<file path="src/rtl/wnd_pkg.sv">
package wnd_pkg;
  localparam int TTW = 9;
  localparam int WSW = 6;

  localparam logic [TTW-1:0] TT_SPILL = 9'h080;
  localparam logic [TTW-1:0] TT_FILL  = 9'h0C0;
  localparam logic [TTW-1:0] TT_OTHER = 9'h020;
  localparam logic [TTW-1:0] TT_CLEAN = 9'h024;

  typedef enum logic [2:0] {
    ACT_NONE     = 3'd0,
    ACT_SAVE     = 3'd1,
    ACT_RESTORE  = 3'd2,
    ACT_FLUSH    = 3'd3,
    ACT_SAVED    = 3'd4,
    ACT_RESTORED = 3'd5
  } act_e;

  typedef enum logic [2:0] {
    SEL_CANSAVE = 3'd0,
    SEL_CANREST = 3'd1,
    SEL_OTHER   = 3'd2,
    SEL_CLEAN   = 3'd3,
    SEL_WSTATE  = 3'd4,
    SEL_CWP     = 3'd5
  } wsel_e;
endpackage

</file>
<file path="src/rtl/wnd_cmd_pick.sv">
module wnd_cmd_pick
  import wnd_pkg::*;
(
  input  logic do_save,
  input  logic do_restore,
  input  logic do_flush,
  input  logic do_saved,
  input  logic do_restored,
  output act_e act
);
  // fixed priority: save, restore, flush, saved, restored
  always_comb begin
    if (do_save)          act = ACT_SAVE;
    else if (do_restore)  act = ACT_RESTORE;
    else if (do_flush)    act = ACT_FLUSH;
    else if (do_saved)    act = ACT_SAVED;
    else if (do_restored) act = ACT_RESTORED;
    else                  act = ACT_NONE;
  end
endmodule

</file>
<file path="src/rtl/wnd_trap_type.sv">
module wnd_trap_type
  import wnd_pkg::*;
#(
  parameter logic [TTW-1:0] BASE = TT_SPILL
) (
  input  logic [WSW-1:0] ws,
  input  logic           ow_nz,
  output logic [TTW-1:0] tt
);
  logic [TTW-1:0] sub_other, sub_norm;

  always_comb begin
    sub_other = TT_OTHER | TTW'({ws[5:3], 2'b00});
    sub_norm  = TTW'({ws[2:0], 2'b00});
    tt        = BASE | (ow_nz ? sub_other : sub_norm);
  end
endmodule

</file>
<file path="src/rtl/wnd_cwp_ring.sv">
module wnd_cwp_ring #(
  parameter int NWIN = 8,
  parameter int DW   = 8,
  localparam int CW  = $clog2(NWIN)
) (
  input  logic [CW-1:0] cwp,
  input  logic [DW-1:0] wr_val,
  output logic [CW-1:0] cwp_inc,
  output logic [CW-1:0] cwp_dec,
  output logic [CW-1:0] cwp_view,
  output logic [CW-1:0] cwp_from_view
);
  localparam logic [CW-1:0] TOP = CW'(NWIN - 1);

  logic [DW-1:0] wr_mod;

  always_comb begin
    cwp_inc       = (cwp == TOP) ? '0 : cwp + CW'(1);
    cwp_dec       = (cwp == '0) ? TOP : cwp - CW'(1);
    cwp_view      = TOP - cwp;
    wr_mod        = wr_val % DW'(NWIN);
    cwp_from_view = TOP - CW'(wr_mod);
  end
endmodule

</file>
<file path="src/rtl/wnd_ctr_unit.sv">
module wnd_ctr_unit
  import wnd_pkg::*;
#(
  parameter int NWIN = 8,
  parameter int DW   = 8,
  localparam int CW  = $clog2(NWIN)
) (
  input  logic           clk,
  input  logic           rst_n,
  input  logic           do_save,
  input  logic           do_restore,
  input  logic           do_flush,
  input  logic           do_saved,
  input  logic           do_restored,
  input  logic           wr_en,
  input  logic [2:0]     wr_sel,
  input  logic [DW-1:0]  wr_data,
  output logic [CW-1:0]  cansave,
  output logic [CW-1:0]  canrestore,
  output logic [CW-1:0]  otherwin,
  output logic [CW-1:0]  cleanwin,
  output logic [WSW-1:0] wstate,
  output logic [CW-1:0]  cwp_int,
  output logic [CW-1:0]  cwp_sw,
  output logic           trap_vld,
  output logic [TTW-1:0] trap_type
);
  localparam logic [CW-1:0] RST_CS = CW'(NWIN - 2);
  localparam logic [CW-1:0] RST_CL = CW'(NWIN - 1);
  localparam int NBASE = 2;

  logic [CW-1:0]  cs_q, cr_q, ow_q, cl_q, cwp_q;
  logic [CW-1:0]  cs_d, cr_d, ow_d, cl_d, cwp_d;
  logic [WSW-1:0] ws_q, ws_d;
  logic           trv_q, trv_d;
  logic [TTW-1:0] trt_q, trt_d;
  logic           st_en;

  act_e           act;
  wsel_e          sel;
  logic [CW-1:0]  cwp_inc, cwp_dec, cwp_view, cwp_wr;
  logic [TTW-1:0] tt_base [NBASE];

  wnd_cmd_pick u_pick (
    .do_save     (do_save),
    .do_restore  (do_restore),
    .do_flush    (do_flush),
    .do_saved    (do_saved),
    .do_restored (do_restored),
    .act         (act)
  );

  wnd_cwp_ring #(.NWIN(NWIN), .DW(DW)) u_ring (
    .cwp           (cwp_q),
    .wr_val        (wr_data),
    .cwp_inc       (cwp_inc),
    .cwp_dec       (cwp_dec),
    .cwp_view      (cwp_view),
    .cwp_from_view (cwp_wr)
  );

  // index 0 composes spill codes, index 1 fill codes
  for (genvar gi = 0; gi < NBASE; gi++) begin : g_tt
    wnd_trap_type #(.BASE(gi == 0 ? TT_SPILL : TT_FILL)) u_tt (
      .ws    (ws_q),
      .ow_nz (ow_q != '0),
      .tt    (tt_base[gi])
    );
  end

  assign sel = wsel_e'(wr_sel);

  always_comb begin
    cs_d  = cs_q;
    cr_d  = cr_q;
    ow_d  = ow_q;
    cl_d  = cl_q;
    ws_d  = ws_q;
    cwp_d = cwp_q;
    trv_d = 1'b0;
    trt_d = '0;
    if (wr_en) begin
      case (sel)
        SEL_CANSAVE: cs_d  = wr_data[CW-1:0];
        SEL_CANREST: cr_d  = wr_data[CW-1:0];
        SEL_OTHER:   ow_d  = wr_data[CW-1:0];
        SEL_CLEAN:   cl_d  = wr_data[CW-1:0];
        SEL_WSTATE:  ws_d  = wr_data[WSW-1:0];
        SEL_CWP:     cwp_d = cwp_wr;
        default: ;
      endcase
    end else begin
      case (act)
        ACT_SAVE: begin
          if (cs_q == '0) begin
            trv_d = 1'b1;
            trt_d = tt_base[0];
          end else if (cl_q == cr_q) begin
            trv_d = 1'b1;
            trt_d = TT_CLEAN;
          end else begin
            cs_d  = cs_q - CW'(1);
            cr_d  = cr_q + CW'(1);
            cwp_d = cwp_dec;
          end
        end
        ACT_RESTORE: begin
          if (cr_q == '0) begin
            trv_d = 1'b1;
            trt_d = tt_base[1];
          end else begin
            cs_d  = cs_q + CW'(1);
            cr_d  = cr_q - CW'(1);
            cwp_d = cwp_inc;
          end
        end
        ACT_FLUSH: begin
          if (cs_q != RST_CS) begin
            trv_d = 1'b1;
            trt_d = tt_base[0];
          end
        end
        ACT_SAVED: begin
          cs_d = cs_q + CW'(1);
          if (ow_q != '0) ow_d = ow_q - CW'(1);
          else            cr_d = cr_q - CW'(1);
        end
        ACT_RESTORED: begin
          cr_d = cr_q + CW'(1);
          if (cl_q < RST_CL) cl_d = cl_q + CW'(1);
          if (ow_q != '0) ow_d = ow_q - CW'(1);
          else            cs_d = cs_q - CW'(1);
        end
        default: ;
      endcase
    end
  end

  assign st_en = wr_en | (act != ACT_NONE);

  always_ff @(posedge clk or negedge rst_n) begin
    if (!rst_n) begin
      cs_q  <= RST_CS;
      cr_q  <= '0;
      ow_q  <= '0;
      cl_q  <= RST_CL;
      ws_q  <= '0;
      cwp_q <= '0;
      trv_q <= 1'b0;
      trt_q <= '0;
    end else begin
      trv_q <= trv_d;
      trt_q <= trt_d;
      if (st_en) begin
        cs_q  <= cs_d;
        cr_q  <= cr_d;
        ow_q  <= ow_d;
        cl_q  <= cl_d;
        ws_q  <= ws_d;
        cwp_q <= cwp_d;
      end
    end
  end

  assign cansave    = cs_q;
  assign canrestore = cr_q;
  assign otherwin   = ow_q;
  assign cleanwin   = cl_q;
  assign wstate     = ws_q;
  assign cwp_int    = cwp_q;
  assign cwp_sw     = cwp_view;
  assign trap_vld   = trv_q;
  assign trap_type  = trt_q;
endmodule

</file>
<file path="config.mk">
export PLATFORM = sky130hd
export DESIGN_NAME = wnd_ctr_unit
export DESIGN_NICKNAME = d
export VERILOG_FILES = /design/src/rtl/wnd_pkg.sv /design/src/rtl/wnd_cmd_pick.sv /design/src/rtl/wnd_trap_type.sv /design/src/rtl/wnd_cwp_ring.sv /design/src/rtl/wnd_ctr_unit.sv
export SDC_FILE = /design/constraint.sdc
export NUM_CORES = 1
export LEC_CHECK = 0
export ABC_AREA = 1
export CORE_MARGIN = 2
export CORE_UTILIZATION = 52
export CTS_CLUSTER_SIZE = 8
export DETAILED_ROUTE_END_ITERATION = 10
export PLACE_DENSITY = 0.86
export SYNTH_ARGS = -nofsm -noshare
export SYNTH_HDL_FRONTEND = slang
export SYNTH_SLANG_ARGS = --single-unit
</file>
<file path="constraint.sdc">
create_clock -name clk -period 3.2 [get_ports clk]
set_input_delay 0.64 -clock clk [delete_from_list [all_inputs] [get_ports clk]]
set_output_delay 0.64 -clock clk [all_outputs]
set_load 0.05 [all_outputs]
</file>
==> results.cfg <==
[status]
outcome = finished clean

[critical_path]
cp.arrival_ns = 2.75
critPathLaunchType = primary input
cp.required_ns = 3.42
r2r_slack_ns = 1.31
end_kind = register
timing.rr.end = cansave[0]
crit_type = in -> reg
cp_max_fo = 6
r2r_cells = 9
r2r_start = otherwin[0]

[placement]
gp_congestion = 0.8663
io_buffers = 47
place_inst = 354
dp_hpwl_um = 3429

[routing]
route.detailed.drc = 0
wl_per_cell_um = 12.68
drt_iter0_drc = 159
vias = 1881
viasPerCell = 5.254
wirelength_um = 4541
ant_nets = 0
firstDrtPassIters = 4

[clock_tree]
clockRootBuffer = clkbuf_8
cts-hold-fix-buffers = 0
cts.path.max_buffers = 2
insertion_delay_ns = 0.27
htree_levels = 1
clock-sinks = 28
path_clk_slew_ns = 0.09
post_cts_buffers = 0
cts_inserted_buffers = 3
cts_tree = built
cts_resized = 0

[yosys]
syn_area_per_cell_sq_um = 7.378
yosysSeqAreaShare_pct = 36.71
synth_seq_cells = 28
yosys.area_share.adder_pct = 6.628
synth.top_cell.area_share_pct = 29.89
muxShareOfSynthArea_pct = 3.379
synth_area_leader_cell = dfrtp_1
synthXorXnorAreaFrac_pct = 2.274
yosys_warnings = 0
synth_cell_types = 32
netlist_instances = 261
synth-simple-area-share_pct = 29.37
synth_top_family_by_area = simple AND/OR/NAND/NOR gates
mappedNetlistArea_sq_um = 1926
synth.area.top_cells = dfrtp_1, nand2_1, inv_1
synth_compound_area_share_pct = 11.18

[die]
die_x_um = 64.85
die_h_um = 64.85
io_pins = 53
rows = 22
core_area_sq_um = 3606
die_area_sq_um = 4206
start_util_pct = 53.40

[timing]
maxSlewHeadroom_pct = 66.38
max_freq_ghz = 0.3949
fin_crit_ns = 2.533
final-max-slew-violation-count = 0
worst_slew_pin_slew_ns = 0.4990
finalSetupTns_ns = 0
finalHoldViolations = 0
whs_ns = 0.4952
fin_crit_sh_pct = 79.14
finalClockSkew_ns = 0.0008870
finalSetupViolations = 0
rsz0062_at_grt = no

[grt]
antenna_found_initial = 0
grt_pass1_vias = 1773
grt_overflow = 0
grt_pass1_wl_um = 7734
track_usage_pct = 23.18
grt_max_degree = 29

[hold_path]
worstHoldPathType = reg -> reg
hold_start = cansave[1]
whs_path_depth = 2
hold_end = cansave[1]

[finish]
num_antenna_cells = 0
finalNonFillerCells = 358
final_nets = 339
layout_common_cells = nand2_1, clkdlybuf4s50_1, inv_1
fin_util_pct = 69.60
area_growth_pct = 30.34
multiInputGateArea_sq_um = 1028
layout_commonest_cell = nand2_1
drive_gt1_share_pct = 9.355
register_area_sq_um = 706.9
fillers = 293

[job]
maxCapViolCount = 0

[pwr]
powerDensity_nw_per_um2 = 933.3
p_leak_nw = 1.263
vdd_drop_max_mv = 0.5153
········
PROMPT: Copy out exactly the line that holds "max_freq_ghz = 0.3949" and all remaining lines of the listing, both the first and the last included.

WRITTEN RESPONSE:
max_freq_ghz = 0.3949
fin_crit_ns = 2.533
final-max-slew-violation-count = 0
worst_slew_pin_slew_ns = 0.4990
finalSetupTns_ns = 0
finalHoldViolations = 0
whs_ns = 0.4952
fin_crit_sh_pct = 79.14
finalClockSkew_ns = 0.0008870
finalSetupViolations = 0
rsz0062_at_grt = no

[grt]
antenna_found_initial = 0
grt_pass1_vias = 1773
grt_overflow = 0
grt_pass1_wl_um = 7734
track_usage_pct = 23.18
grt_max_degree = 29

[hold_path]
worstHoldPathType = reg -> reg
hold_start = cansave[1]
whs_path_depth = 2
hold_end = cansave[1]

[finish]
num_antenna_cells = 0
finalNonFillerCells = 358
final_nets = 339
layout_common_cells = nand2_1, clkdlybuf4s50_1, inv_1
fin_util_pct = 69.60
area_growth_pct = 30.34
multiInputGateArea_sq_um = 1028
layout_commonest_cell = nand2_1
drive_gt1_share_pct = 9.355
register_area_sq_um = 706.9
fillers = 293

[job]
maxCapViolCount = 0

[pwr]
powerDensity_nw_per_um2 = 933.3
p_leak_nw = 1.263
vdd_drop_max_mv = 0.5153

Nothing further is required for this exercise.